■ **AIM OF THE EXERCISE**: Nothing but the lines holding the string "slack" should appear in the answer. Copy them from the entries.

■ **RECORDS FOR PROCESSING**:
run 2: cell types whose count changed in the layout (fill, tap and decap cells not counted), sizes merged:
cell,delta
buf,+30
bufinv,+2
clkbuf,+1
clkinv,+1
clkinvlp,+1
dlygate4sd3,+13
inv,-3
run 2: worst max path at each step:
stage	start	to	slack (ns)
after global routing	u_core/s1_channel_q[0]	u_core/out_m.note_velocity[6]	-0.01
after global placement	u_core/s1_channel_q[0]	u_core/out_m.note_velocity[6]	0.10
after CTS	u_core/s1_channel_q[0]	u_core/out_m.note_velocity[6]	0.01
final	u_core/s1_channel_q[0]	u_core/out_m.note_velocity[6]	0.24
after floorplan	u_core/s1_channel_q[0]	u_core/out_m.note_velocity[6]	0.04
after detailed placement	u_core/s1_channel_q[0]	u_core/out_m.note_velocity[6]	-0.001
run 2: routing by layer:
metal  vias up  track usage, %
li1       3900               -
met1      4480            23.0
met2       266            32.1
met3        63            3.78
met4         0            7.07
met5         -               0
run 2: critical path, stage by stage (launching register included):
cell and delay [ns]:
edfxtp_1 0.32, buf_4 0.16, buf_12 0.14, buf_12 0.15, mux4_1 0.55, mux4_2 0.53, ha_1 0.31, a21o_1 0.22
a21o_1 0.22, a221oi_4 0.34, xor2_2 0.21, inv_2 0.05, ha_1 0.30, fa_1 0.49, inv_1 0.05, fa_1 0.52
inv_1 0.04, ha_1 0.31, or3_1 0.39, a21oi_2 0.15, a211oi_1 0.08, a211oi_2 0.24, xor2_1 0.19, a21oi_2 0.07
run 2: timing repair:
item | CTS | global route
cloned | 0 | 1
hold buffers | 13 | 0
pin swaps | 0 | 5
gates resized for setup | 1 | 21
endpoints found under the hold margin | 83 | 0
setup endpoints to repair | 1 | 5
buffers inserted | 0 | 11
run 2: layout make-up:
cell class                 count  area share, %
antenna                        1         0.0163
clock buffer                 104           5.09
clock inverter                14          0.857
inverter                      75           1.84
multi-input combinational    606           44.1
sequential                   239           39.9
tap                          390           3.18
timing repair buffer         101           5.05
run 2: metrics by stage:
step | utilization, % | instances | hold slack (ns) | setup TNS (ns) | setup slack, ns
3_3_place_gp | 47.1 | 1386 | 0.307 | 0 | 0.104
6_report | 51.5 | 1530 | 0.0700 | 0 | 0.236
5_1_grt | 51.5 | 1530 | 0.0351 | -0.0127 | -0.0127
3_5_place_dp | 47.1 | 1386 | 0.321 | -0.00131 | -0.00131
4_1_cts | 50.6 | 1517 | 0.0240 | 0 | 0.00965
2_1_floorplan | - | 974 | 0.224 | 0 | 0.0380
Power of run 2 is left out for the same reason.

■ **REPLY**:
stage	start	to	slack (ns)
step | utilization, % | instances | hold slack (ns) | setup TNS (ns) | setup slack, ns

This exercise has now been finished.